1- Faits et procédure de l’arrêt
En l’espèce, une société civile immobilière a donné en location un local commercial à usage de restaurant. Le bail stipulait que, sauf exception légale, les lieux loués devaient toujours rester ouverts, exploités et être achalandés. La bailleresse, après avoir fait constater la fermeture du restaurant, a délivré au locataire un commandement de reprendre l'exploitation du fonds, en visant la clause résolutoire prévue au bail.Elle a ensuite assigné le locataire en constatation de la résiliation du bail. Par la suite, le locataire a formé une demande de délai pour régulariser sa situation avec suspension des effets de la clause résolutoire.
La cour d'appel d'Aix-en-Provence, par son arrêt en date du 30 mars 2023 (n°22/01467), a refusé d’accorder des délais au locataire aux motifs que la suspension de la réalisation et des effets de la clause résolutoire ne pouvait s'appliquer qu'en cas de résiliation du bail pour non-paiement des loyers et charges. La cour considérait, au contraire, qu’aucune suspension des effets de la clause résolutoire n’était possible en cas de résiliation du bail pour non-respect d’une obligation de faire.

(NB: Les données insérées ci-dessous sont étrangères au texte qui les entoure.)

<file path="design/flow/design.v">
`timescale 100ps/10ps
module triangle(clk, reset, nt, xi, yi, busy, po, xo, yo);
input        clk, reset, nt;
input  [2:0] xi, yi;
output       busy, po;
output [2:0] xo, yo;
reg busy, po;
reg [4:0] state, next_state;  
reg [6:0] x_cor[0:2];         
reg [6:0] y_cor[0:2];         
reg [1:0] s0_count;           
reg s1_count;                 
reg s2_count;                 
reg s7_count;                 
reg [4:0] horiz;              
reg [3:0] out_count;          
reg signed [8:0] a[0:1];      
reg signed [8:0] b[0:1];      
reg signed [8:0] c[0:1];      
reg [3:0] ep, save_ep;        
reg signed [7:0] value;       
reg [1:0] o_idx;              
reg [2:0] xo, yo;             
reg loc;                      
reg [3:0] start;              
parameter s0=5'd0,s1=5'd1,s2=5'd2,s3=5'd3,s4=5'd4,s5=5'd5,s6=5'd6,s7=5'd7;
integer i,j;
always @(posedge clk or posedge reset)begin
    if(reset) state<=s0;
    else state<=next_state;
end
always @(*)begin
    case(state)
        s0:next_state=(s0_count==2'd3)?s1:s0;
        s1:next_state=(s1_count==1'b1)?s2:s1;
        s2:next_state=(out_count==y_cor[0]||out_count==y_cor[1]||out_count==y_cor[2])?s5:((s2_count==1'b1)?((value==8'd0)?s5:((value[7]==1'b0)?s3:s4)):s2);
        s3:next_state=(o_idx==2'd2)?s5:s2;
        s4:next_state=(o_idx==2'd1)?s5:s2;
        s5:next_state=(out_count==y_cor[0]||out_count==y_cor[2])?s6:((loc==1'b0)?((out_count==y_cor[1])?((start==x_cor[1])?s6:s5):((start==ep)?s6:s5)):((start==x_cor[0])?s6:s5));
        s6:next_state=(out_count==y_cor[2])?s7:s2;
        s7:next_state=(s7_count==1'b1)?s0:s7;
        default:next_state=s0;
    endcase
end
always @(posedge clk or posedge reset)begin
    if(reset) busy<=1'b0;
    else begin
        if(state==s7&&s7_count==1'b1) busy<=1'b0;
        else if(state==s0&&s0_count==2'd0&&nt==1'b0) busy<=1'b0;
        else busy<=1'b1;
    end
end
always @(posedge clk or posedge reset)begin
    if(reset) s0_count<=2'd0;
    else begin
        if(state==s7) s0_count<=2'd0;
        else if(state==s0&&s0_count==2'd0&&nt==1'b0) s0_count<=2'd0;
        else s0_count<=s0_count+2'd1;
    end
end
always @(posedge clk or posedge reset)begin
    if(reset)begin
        s1_count<=1'b0;
    end
    else begin
        if(state==s1) s1_count<=1'b1;
        else s1_count<=1'b0;
    end
end
always @(posedge clk or posedge reset)begin
    if(reset)begin
        s2_count<=1'b0;
    end
    else begin
        if(state==s2) s2_count<=1'b1;
        else s2_count<=1'b0;
    end
end
always @(posedge clk or posedge reset)begin
    if(reset)begin
        s7_count<=1'b0;
    end
    else begin
        if(state==s7) s7_count<=1'b1;
        else s7_count<=1'b0;
    end
end
always @(posedge clk or posedge reset)begin
    if(reset)begin
        loc<=1'b0;
    end
    else begin
        if(state==s1)begin
            if(x_cor[1]>x_cor[0]) loc<=1'b0;
            else loc<=1'b1;
        end
    end
end
always @(posedge clk or posedge reset)begin
    if(reset)begin
        for(i=0;i<2;i=i+1)begin
            a[i]<=9'd0;
        end
    end
    else begin
        case(state)
            s1:begin
                if(loc==1'b0)begin
                    a[0]<=($signed(y_cor[1])-$signed(y_cor[0]));
                    a[1]<=($signed(y_cor[2])-$signed(y_cor[1]));
                end
                else begin
                    a[0]<=($signed(y_cor[1])-$signed(y_cor[0]));
                    a[1]<=(~($signed(y_cor[2])-$signed(y_cor[1])))+9'd1;
                end
            end
        endcase
    end
end
always @(posedge clk or posedge reset)begin
    if(reset)begin
        for(i=0;i<2;i=i+1)begin
            b[i]<=9'd0;
        end
    end
    else begin
        case(state)
            s1:begin
                if(loc==1'b0)begin
                    b[0]<=(~($signed(x_cor[1])-$signed(x_cor[0])))+9'd1;
                    b[1]<=(~($signed(x_cor[2])-$signed(x_cor[1])))+9'd1;
                end
                else begin
                    b[0]<=(~($signed(x_cor[1])-$signed(x_cor[0])))+9'd1;
                    b[1]<=($signed(x_cor[2])-$signed(x_cor[1]));
                end
            end
        endcase
    end
end
always @(posedge clk or posedge reset)begin
    if(reset)begin
        for(i=0;i<2;i=i+1)begin
            c[i]<=9'd0;
        end
    end
    else begin
        case(state)
            s1:begin
                if(loc==1'b0)begin
                    c[0]<=($signed(y_cor[0]*x_cor[1])-$signed(y_cor[1]*x_cor[0]));
                    c[1]<=($signed(y_cor[1]*x_cor[2])-$signed(y_cor[2]*x_cor[1]));
                end
                else begin
                    c[0]<=($signed(y_cor[0]*x_cor[1])-$signed(y_cor[1]*x_cor[0]));
                    c[1]<=(~($signed(y_cor[1]*x_cor[2])-$signed(y_cor[2]*x_cor[1])))+9'd1;
                end
            end
        endcase
    end
end
always @(posedge clk or posedge reset)begin
    if(reset)begin
        for(i=0;i<3;i=i+1)begin
            x_cor[i]<=7'd0;
        end
    end
    else begin
        case(state)
            s0:begin
                x_cor[s0_count]<=xi;
            end
        endcase
    end
end
always @(posedge clk or posedge reset)begin
    if(reset)begin
        for(i=0;i<3;i=i+1)begin
            y_cor[i]<=7'd0;
        end
    end
    else begin
        case(state)
            s0:begin
                y_cor[s0_count]<=yi;
            end
        endcase
    end
end
always @(posedge clk or posedge reset)begin
    if(reset) begin
        horiz<=5'd0;
    end
    else begin
        case(state)
            s1:begin
                horiz<=(x_cor[1]-x_cor[0]);
            end
        endcase
    end
end
always @(posedge clk or posedge reset)begin
    if(reset)begin
        out_count<=4'd0;
    end
    else begin
        case(state)
            s1:out_count<=y_cor[0];
            s6:out_count<=out_count+4'd1;
        endcase
    end
end
always @(posedge clk or posedge reset)begin
    if(reset)begin
        ep<=4'd0;
    end
    else begin
        if(loc==1'b0)begin
            if(state==s6) ep<=save_ep;
            else if(state==s3)begin
                if(out_count<y_cor[1])begin
                    if(o_idx==2'd2) ep<=ep;
                    else ep<=ep+4'd1;
                end
                else ep<=ep-4'd1;
            end
            else if(state==s4)begin
                if(out_count<y_cor[1]) ep<=ep-4'd1;
                else begin
                    if(o_idx==2'd1) ep<=ep;
                    else ep<=ep+4'd1;
                end
            end
            else ep<=ep;
        end
        else begin
            if(state==s6) ep<=save_ep;
            else if(state==s3)begin
                if(out_count<y_cor[1])begin
                    if(o_idx==2'd2) ep<=ep;
                    else ep<=ep-4'd1;
                end
                else ep<=ep+4'd1;
            end
            else if(state==s4)begin
                if(out_count<y_cor[1]) ep<=ep+4'd1;
                else begin
                    if(o_idx==2'd1) ep<=ep;
                    else ep<=ep-4'd1;
                end
            end
            else ep<=ep;
        end
    end
end
always @(posedge clk or posedge reset)begin
    if(reset)begin
        o_idx<=2'd0;
    end
    else begin
        if(state==s3) o_idx<=2'd1;
        else if(state==s4) o_idx<=2'd2;
        else if(state==s5) o_idx<=2'd0;
    end
end
always @(posedge clk or posedge reset)begin
    if(reset)begin
        save_ep<=4'd0;
    end
    else begin
        if(state==s1) save_ep<=(x_cor[0]+x_cor[1])>>1;
    end
end
always @(posedge clk or posedge reset)begin
    if(reset)begin
        value<=8'd0;
    end
    else begin
        if(state==s2) begin
            if(out_count==y_cor[0]||out_count==y_cor[1]||out_count==y_cor[2]) value<=8'd0;
            else if(out_count<y_cor[1]) begin
                value<=(a[0]*$signed(ep))+(b[0]*$signed(out_count))+c[0];
            end
            else begin
                value<=(a[1]*$signed(ep))+(b[1]*$signed(out_count))+c[1];
            end
        end
    end
end
always @(posedge clk or posedge reset)begin
    if(reset) po<=1'b0;
    else if(state==s5) po<=1'b1;
    else po<=1'b0;
end
always @(posedge clk)begin
    if(state==s5) start<=start+4'd1;
    else begin
        if(loc==1'b0) start<=x_cor[0];
        else begin
            if(out_count==y_cor[1]) start<=x_cor[1];
            else start<=ep;
        end
    end
end
always @(posedge clk or posedge reset)begin
    if(reset)begin
        xo<=3'd0;
    end
    else begin
        if(state==s5)begin
            if(out_count==y_cor[0]) xo<=x_cor[0];
            else if(out_count==y_cor[2]) xo<=x_cor[2];
            else xo<=start;
        end
    end
end
always @(posedge clk or posedge reset)begin
    if(reset)begin
        yo<=3'd0;
    end
    else begin
        if(state==s5)begin
            if(out_count==y_cor[0]) yo<=y_cor[0];
            else if(out_count==y_cor[2]) yo<=y_cor[2];
            else yo<=out_count;
        end
    end
end
endmodule
</file>
<file path="design/flow/run.sh">
#!/bin/bash
# the make line also repeats each setting of config.mk as NAME=value (left out here)
make -C /OpenROAD-flow-scripts/flow DESIGN_CONFIG=/design/flow/config.mk WORK_HOME=/design/flow/orfs CLKGATE_MAP_FILE= finish
</file>
<file path="design/flow/config.mk">
export PLATFORM = sky130hd
export DESIGN_NAME = triangle
export DESIGN_NICKNAME = triangle
export VERILOG_FILES = /design/flow/design.v
export SDC_FILE = /design/flow/constraint.sdc
export NUM_CORES = 4
export LEC_CHECK = 0
export ABC_AREA = 1
export CAP_MARGIN = 20
export CORE_MARGIN = 2
export CORE_UTILIZATION = 72
export CTS_CLUSTER_SIZE = 95
export SLEW_MARGIN = 20
</file>
<file path="design/flow/constraint.sdc">
create_clock -name core_clock -period 3.75 [get_ports {clk}]
set_input_delay 0.7500 -clock core_clock [delete_from_list [all_inputs] [get_ports {clk}]]
set_output_delay 0.7500 -clock core_clock [all_outputs]
set_load 0.01 [all_outputs]
</file>
==> flow_metrics.env, run 1 <==
# implementation run metrics
export IMPL_coreArea_sq_um=13900
export IMPL_final_cells=1584
export IMPL_routed_via_density=5.67
export IMPL_combPwrFrac_pct=2.5
export IMPL_first_iter_violations=795
export IMPL_syn_num_nets=1513
export IMPL_fin_ws_ns=-0.839
export IMPL_rr_startpoint="ep[3]"
export IMPL_initCoreUtil_pct=74.0
export IMPL_path_cells="inv_4 > or2_2 > fa_1 > inv_1 > fa_1 > fa_1 > fa_1 > ha_1 > ha_1 > nand2_2 > inv_2 > nand4_1 > nand3_2 > inv_1 > nand2_1 > nand2_2 > inv_1 > nand2_1 > nand3_2 > nand3_2 > nand2_1"
export IMPL_cp_max_fo=7
export IMPL_peakVddDrop_v=0.000326
export IMPL_synth_top_flop_cell="dfrtp_1"
export IMPL_ys_top_logic_family="adder cells"
export IMPL_critPathLaunchType="register"
export IMPL_maxSlewHeadroom_pct=50.9
export IMPL_num_nets_final=1607
export IMPL_r2r_setup_slack_ns=-0.84
export IMPL_critical_path_buf_inv_count=5
export IMPL_slowest_delay_ns=0.54
export IMPL_die_area_sq_um=15300
export IMPL_power_density_nw_per_um2=184
export IMPL_ys_sh_mux_pct=0.0971
export IMPL_die_y_microns=124
export IMPL_die_w_microns=124
export IMPL_min_path_cells=1
export IMPL_grt_usage_pct=36.8
export IMPL_vias=8988
export IMPL_clk_latency_ns=0.37
export IMPL_maxPowerGroup="registers"
export IMPL_most_common_cell="nand2_1"
export IMPL_common_cells="nand2_1, inv_1, ha_1"
export IMPL_p_sw_share_pct=25.3
export IMPL_hold_path_class="register to register"
export IMPL_antenna_cells=0
export IMPL_cts_tree="yes"
export IMPL_syn_to_final_growth_pct=15.6
export IMPL_grt_pass1_vias=8852
export IMPL_tightest_slew_ns=0.737
export IMPL_htreeDepth=3
export IMPL_switchingPower_uw=554
export IMPL_power_clock_uw=998
export IMPL_critical_path_top_delay_family="adder cells"
export IMPL_slew_violations=0
export IMPL_crit_arrival_ns=4.85
export IMPL_drt_pass1_iterations=6
export IMPL_internal_power_mw=1.64
export IMPL_timing_rr_end="value[7]"
export IMPL_io_pins=17
export IMPL_clk_pin_slew_ns=0.09
export IMPL_hold_viol_final=0
export IMPL_fmax_mhz=218
export IMPL_critPathCaptureType="register"
export IMPL_postRouteWirelength_microns=27700
export IMPL_status="complete, but fails checks"
export IMPL_cp_data_required_time_ns=4.01
export IMPL_area_leaders="dfrtp_1, fa_1, ha_1, nand2_1, inv_1"
export IMPL_finalClockPeriodUsage_pct=122
export IMPL_cts_buffers=9
export IMPL_ys_area_sq_um=10300
export IMPL_dp_cells=1556
export IMPL_endpoint="value[7]"
export IMPL_largest_area_cell="dfrtp_1"
export IMPL_post_synth_inst_count=1305
export IMPL_syn_area_sq_um=10300
export IMPL_slowest_stage="fa_1"
export IMPL_timing_final_crit_period_ns=4.59
export IMPL_ys_sh_xor_pct=3.90
export IMPL_edf_count=0
export IMPL_setup_tns_ns=-3.98
export IMPL_clockBufferDepth=2
export IMPL_drtAntennaViolNets=0
export IMPL_adder_share_pct=30.8
export IMPL_reg2regPathDepth=21
export IMPL_fin_skew_ns=0.0157
export IMPL_max_cap_viol_count=0
export IMPL_grt_ovfl_total=0
export IMPL_place_congestion=0.983
export IMPL_synth_cell_types=51
export IMPL_synth_avg_cell_area_sq_um=7.90
export IMPL_cp_common_cell="fa_1"
export IMPL_grt_start_max_net_pins=59
export IMPL_ys_seq_share_pct=25.3
export IMPL_drc_errors=0
export IMPL_synthAoiAreaFrac_pct=8.72
export IMPL_clkSinkCount=105
export IMPL_num_rows=43
export IMPL_p_leak_nw=6.82
export IMPL_ys_cells=1305
export IMPL_setup_viol=7
export IMPL_pwr_group_combinational_uw=55.4
export IMPL_ys_flops=105
export IMPL_pg_seq_mw=1.14
export IMPL_synth_cellmix_simpleShare_pct=19.9
export IMPL_cts_root_buffer="clkbuf_16"
export IMPL_path_class="register to register"
export IMPL_rsz0062_at_grt="true"
export IMPL_yosys_warnings=6
export IMPL_async_flop_share_pct=96.2
export IMPL_clock_power_share_pct=45.5
export IMPL_dp_hpwl_microns=20800
export IMPL_yosys_area_top_type_share_pct=24.3
export IMPL_total_power_mw=2.19
export IMPL_grt_pass1_wl_microns=42700
export IMPL_io_buffers=16
export IMPL_path_depth=21
export IMPL_hp_start="s1_count"
export IMPL_warnings=44
export IMPL_power_frac_seq_pct=52.0
export IMPL_so_faults="setup timing"
export IMPL_crit_start="ep[3]"
export IMPL_holdPathEnd="state[4]"
export IMPL_wl_per_cell_microns=17.5
export IMPL_grt_antenna_before_repair=0
-- per-stage QoR --
step,area (sq um),hold WS [ns],utilization (%),setup WS [ns]
6_report,11900,0.476,85.5,-0.839
5_1_grt,11900,0.491,85.5,-0.979
4_1_cts,11700,0.476,84.2,-0.701
3_5_place_dp,11300,0.463,81.1,-0.820
3_3_place_gp,11300,0.457,81.1,-0.683
2_1_floorplan,10400,0.372,-,-0.758
-- routing by layer --
layer	wire length (microns)	share of wire [%]	global-route usage, %
met2	13500	49	62.3
met1	10900	39	46.0
met5	0	0	0
met4	1730	6.3	19.0
met3	1600	5.8	5.45
-- what timing repair did --
action	in CTS	in global routing
pin swaps	12	19
setup buffers	5	7
hold buffers	0	0
endpoints found under the setup margin	7	7
gates resized	22	21
-- area by class of cell --
| cell class | instances | area (sq um) |
|---|---|---|
| Fill cell | 822 | 2020 |
| Tap cell | 180 | 225 |
| Inverter | 262 | 988 |
| Multi-Input combinational cell | 899 | 6780 |
| Clock inverter | 7 | 93.8 |
| Sequential cell | 105 | 2620 |
| Clock buffer | 9 | 225 |
| Timing Repair Buffer | 122 | 980 |
==> run 2: changes to the inputs <==
CAP_MARGIN = 15   (was 20)
CORE_ASPECT_RATIO = 0.97   (was default)
CTS_CLUSTER_DIAMETER = 395   (was default)
CTS_CLUSTER_SIZE = 80   (was 95)
PLACE_DENSITY_LB_ADDON = 0.15   (was default)
SETUP_SLACK_MARGIN = 1.17   (was default)
SLEW_MARGIN = 40   (was 20)
clock period = 4.84 ns   (was 3.75 ns; I/O delays follow)
==> run 2 against run 1 <==
Effect of this change:
- now clean on timing, DRC and antenna
- largest cell class unchanged
- sequential power is 22% lower
- synthesized cell count stayed put
- worst setup slack better by 1.2 ns
- largest power group unchanged
- die size hardly changed
==> flow_metrics.env, run 2 <==
# implementation run metrics
export IMPL_hold_viol_final=0
export IMPL_cts_buffers=9
export IMPL_ys_sh_mux_pct=0.0971
export IMPL_fill_cells=899
export IMPL_grt_pass1_wl_microns=41800
export IMPL_fin_ws_ns=0.313
export IMPL_switchingPower_uw=419
export IMPL_fin_util_pct=81.2
export IMPL_pre_cts_ws_ns=0.219
export IMPL_critPathCaptureType="register"
export IMPL_rr_startpoint="a[0][0]"
export IMPL_postRouteWirelength_microns=26500
export IMPL_drtAntennaViolNets=0
export IMPL_cts_tree="yes"
export IMPL_antenna_cells=0
export IMPL_io_buffers=16
export IMPL_yosys_area_top_type_share_pct=24.3
export IMPL_pg_seq_uw=885
export IMPL_finalClockPeriodUsage_pct=93.5
export IMPL_slew_violations=0
export IMPL_post_synth_inst_count=1305
export IMPL_syn_to_final_growth_pct=11.5
export IMPL_routed_via_density=5.80
export IMPL_maxPowerGroup="registers"
export IMPL_rsz0062_at_grt="true"
export IMPL_holdPathEnd="state[2]"
export IMPL_htreeDepth=3
export IMPL_dp_hpwl_microns=19200
export IMPL_path_cells="or2_4 > fa_1 > fa_1 > inv_2 > fa_1 > fa_1 > fa_1 > ha_4 > a21oi_2 > nand2_1 > nand2_1 > nand2_1 > a21oi_2 > xnor2_2 > nand2_1 > nand2_1 > nand2_1 > nand2_1"
export IMPL_peakVddDrop_v=0.000181
export IMPL_timing_rr_end="value[6]"
export IMPL_edf_count=0
export IMPL_synth_avg_cell_area_sq_um=7.90
export IMPL_cts_root_buffer="clkbuf_16"
export IMPL_die_y_microns=122
export IMPL_holdWs_ns=0.475
export IMPL_area_leaders="dfrtp_1, fa_1, ha_1, nand2_1, inv_1"
export IMPL_internal_power_mw=1.27
export IMPL_most_common_cell="nand2_1"
export IMPL_ys_seq_share_pct=25.3
export IMPL_setup_viol=0
export IMPL_common_cells="nand2_1, inv_1, ha_1"
export IMPL_hold_path_class="register to register"
export IMPL_critPathLaunchType="register"
export IMPL_clk_pin_slew_ns=0.08
export IMPL_grt_ovfl_total=0
export IMPL_min_path_cells=1
export IMPL_power_clock_uw=754
export IMPL_place_congestion=0.904
export IMPL_cp_data_required_time_ns=5.15
export IMPL_clockBufferDepth=2
export IMPL_cp_common_cell="nand2_1"
export IMPL_maxSlewHeadroom_pct=54.6
export IMPL_crit_start="a[0][0]"
export IMPL_adder_share_pct=30.8
export IMPL_ys_top_logic_family="adder cells"
export IMPL_synth_top_flop_cell="dfrtp_1"
export IMPL_power_frac_seq_pct=52.5
export IMPL_vias=8861
export IMPL_grt_antenna_before_repair=0
export IMPL_path_class="register to register"
export IMPL_slowest_delay_ns=0.57
export IMPL_timing_final_crit_period_ns=4.53
export IMPL_ys_flops=105
export IMPL_die_w_microns=125
export IMPL_reg2regPathDepth=18
export IMPL_wl_per_cell_microns=17.3
export IMPL_pwr_group_combinational_uw=45.2
export IMPL_r2r_setup_slack_ns=0.31
export IMPL_slowest_stage="fa_1"
export IMPL_num_nets_final=1551
export IMPL_clkSinkCount=105
export IMPL_largest_area_cell="dfrtp_1"
export IMPL_drt_pass1_iterations=5
export IMPL_power_density_nw_per_um2=147
export IMPL_critical_path_buf_inv_count=1
export IMPL_path_depth=18
export IMPL_cp_max_fo=4
export IMPL_hp_start="s2_count"
export IMPL_grt_pass1_vias=8697
export IMPL_synthAoiAreaFrac_pct=8.72
export IMPL_die_area_sq_um=15300
export IMPL_synth_cell_types=51
export IMPL_drc_errors=0
export IMPL_ys_sh_xor_pct=3.90
export IMPL_critical_path_top_delay_family="adder cells"
export IMPL_clk_latency_ns=0.37
export IMPL_initCoreUtil_pct=72.8
export IMPL_max_cap_viol_count=0
export IMPL_endpoint="value[6]"
export IMPL_p_leak_nw=6.52
export IMPL_fmax_mhz=221
export IMPL_first_iter_violations=770
export IMPL_yosys_warnings=6
export IMPL_synth_cellmix_simpleShare_pct=19.9
export IMPL_warnings=42
export IMPL_setup_tns_ns=0
export IMPL_coreArea_sq_um=14100
export IMPL_clock_power_share_pct=44.8
export IMPL_grt_usage_pct=34.8
export IMPL_tightest_slew_ns=0.682
export IMPL_ys_area_sq_um=10300
export IMPL_syn_area_sq_um=10300
export IMPL_fin_skew_ns=0.0151
export IMPL_num_rows=43
export IMPL_ys_cells=1305
export IMPL_grt_start_max_net_pins=62
export IMPL_syn_num_nets=1513
export IMPL_async_flop_share_pct=96.2
export IMPL_p_sw_share_pct=24.9
export IMPL_combPwrFrac_pct=2.7
export IMPL_io_pins=17
export IMPL_status="timing/DRC/antenna clean"
export IMPL_crit_arrival_ns=4.83
run 2: layout make-up:
cell class                      instances  area, sq um  share of cell area [%]
Inverter                              262          998                    8.69
Clock buffer                            9          225                    1.96
Multi-Input combinational cell        899         6770                    58.9
Timing Repair Buffer                   66          552                    4.80
Tap cell                              180          225                    1.96
Clock inverter                          7         85.1                   0.740
Sequential cell                       105         2640                    22.9
run 2: through the flow:
stage,power (mW),area (sq um),std cells
2_1_floorplan,0.928,10400,1305
3_3_place_gp,0.943,10700,1474
3_5_place_dp,0.948,10700,1474
4_1_cts,1.69,11100,1500
5_1_grt,1.73,11500,1528
6_report,1.68,11500,1528
run 2: what timing repair did:
| action | CTS | global route |
|---|---|---|
| hold buffers | 0 | 0 |
| buffers inserted | 10 | 28 |
| resized | 17 | 41 |
| pin swaps | 10 | 32 |
| hold endpoints to repair | 0 | 0 |
| setup endpoints to repair | 10 | 10 |
run 2: metal layers:
layer	vias to the layer above	GRT usage [%]	share of wire (%)
met4	0	17.1	5.1
met2	425	57.8	49
met5	-	0	0
li1	4107	-	-
met3	99	5.84	7.5
met1	4230	44.9	39
==> run 3: changes to the inputs <==
CAP_MARGIN = 20   (was 15)
CORE_ASPECT_RATIO = default   (was 0.97)
CTS_CLUSTER_DIAMETER = default   (was 395)
CTS_CLUSTER_SIZE = 32   (was 80)
PLACE_DENSITY = 0.8   (was default)
PLACE_DENSITY_LB_ADDON = default   (was 0.15)
SETUP_SLACK_MARGIN = 0.94   (was 1.17)
SLEW_MARGIN = 20   (was 40)
clock period = 3.87 ns   (was 4.84 ns; I/O delays follow)
==> run 3 against run 2 <==
Effect of this change:
- the layout now fails its checks (setup timing)
- total power up 24%
- combinational power rose by about 20%
- sequential share of layout area shrank 1.5 points
- fmax shrank 2.2%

Le locataire a formé un pourvoi en cassation, faisant grief à cet arrêt d’appel d’avoir rejeté sa demande de délai avec suspension des effets de la clause résolutoire, alors que l'article L. 145-41, alinéa 2, du Code de commerce autorise le juge à accorder des délais au preneur à un bail commercial, et par conséquent à suspendre la réalisation et les effets de la clause résolutoire quel que soit le manquement reproché, y compris à une obligation de faire.
2- La position de la Cour
La Cour de cassation censure l’interprétation appliquée par l’arrêt d’appel et juge que dans un bail commercial, la suspension des effets d'une clause résolutoire peut être décidée par le juge quel que soit le manquement aux obligations reproché au locataire, et quand bien même il s’agirait d’une obligation de faire.Ainsi, cet arrêt apporte une clarification importante concernant l’application de la disposition protectrice des locataires de baux commerciaux, bien que cette dernière ne soit pas nouvelle.
En effet, l’article 7 de la loi n°89-1008 du 31 décembre 1989 relative au développement des entreprises commerciales et artisanales et à l'amélioration de leur environnement économique, juridique et social avait déjà supprimé de l’article 25 du décret n°53-960 du 30 septembre 1953 (aujourd’hui article L. 145-41) la condition exclusive du défaut de paiement du loyer, permettant au juge d’accorder des délais pour suspendre les effets de la clause résolutoire, quel que soit le motif invoqué comme manquement du preneur à ses obligations
Cette décision de février 2025 ne remet néanmoins pas en cause les limites établies par des jurisprudences antérieures : en effet, le juge ne peut accorder des délais sans suspendre simultanément les effets de la clause résolutoire (Cass. 3e civ., 9 mars 2005, n°02-13.390). De plus, il est aussi nécessaire qu'une demande formelle de délais et de suspension de la clause résolutoire soit effectivement formulée par le preneur, puisque le juge ne peut y procéder d'office (Cass. 3e civ., 18 mai 2010, n°09-66.848).
Enfin, en dépit des délais possiblement accordés au preneur, il faut tout de même avoir conscience d’un garde-fou non négligeable : en cas de non-respect des délais de paiement accordés, la clause résolutoire s’acquiert et produit ses effets un mois après la délivrance du commandement, sauf en cas de force majeure (Cass. 3e civ., 16 avril 1986, n°84-14.782). Lorsqu’il y a non-respect des délais, il n’est pas possible d’en accorder de nouveaux (Cass. 3e civ., 2 avril 2003, n°01-16.834 ; Cass. 3e civ., 15 octobre 2008, n°07-16.725).